## AIM OF THE TASK
For this exercise, return exactly the lines of the material below that begin at the one with "--- a/config.mk" and stop after the one with "-export PLACE_DENSITY = 0.78".

=== RECORDS PROVIDED ===

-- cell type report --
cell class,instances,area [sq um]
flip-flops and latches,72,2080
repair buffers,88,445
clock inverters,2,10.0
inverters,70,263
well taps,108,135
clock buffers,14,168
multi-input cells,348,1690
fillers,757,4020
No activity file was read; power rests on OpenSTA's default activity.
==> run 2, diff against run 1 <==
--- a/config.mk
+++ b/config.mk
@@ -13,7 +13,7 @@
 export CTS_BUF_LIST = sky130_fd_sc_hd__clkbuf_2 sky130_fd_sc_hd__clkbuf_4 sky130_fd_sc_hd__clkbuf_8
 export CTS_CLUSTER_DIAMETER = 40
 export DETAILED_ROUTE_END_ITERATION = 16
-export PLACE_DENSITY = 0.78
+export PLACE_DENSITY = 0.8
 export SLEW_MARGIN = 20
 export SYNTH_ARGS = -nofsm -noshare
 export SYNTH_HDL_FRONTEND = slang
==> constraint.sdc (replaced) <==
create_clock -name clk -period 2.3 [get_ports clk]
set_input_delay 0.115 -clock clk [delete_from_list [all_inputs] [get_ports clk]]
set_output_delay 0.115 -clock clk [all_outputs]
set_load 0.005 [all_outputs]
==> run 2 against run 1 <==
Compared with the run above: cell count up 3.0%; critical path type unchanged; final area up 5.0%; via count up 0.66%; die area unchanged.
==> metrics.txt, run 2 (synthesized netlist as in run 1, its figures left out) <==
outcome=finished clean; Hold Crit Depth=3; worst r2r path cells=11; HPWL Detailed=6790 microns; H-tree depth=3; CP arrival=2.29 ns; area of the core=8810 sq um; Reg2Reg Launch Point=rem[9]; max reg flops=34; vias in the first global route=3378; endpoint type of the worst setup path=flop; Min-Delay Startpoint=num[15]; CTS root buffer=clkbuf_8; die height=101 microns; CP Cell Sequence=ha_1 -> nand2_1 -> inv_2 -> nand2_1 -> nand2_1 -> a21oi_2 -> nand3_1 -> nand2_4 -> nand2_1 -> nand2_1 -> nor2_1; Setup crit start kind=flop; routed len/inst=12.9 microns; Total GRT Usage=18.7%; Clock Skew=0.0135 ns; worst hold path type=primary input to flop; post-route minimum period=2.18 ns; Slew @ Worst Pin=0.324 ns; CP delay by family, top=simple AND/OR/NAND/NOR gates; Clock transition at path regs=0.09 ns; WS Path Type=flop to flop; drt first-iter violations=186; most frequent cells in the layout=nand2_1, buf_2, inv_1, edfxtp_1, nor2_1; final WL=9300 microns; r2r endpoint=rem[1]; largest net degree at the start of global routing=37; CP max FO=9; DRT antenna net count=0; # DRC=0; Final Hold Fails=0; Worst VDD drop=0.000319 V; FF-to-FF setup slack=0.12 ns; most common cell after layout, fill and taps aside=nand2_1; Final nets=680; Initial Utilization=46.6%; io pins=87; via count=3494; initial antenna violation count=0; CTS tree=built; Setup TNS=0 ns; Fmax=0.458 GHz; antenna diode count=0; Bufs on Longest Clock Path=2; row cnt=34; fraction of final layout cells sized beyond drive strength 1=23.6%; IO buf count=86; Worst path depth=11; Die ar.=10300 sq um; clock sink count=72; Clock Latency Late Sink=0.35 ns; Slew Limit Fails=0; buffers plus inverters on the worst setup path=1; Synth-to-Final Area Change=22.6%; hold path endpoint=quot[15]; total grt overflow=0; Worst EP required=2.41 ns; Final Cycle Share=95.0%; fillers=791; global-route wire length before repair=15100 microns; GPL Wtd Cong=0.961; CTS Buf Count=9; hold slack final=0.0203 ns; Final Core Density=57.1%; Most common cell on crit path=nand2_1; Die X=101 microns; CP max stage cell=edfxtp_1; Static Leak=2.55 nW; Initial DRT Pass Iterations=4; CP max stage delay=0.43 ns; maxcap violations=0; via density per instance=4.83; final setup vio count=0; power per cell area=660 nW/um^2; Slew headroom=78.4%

===

## ANSWER FOR THE TASK
--- a/config.mk
+++ b/config.mk
@@ -13,7 +13,7 @@
 export CTS_BUF_LIST = sky130_fd_sc_hd__clkbuf_2 sky130_fd_sc_hd__clkbuf_4 sky130_fd_sc_hd__clkbuf_8
 export CTS_CLUSTER_DIAMETER = 40
 export DETAILED_ROUTE_END_ITERATION = 16
-export PLACE_DENSITY = 0.78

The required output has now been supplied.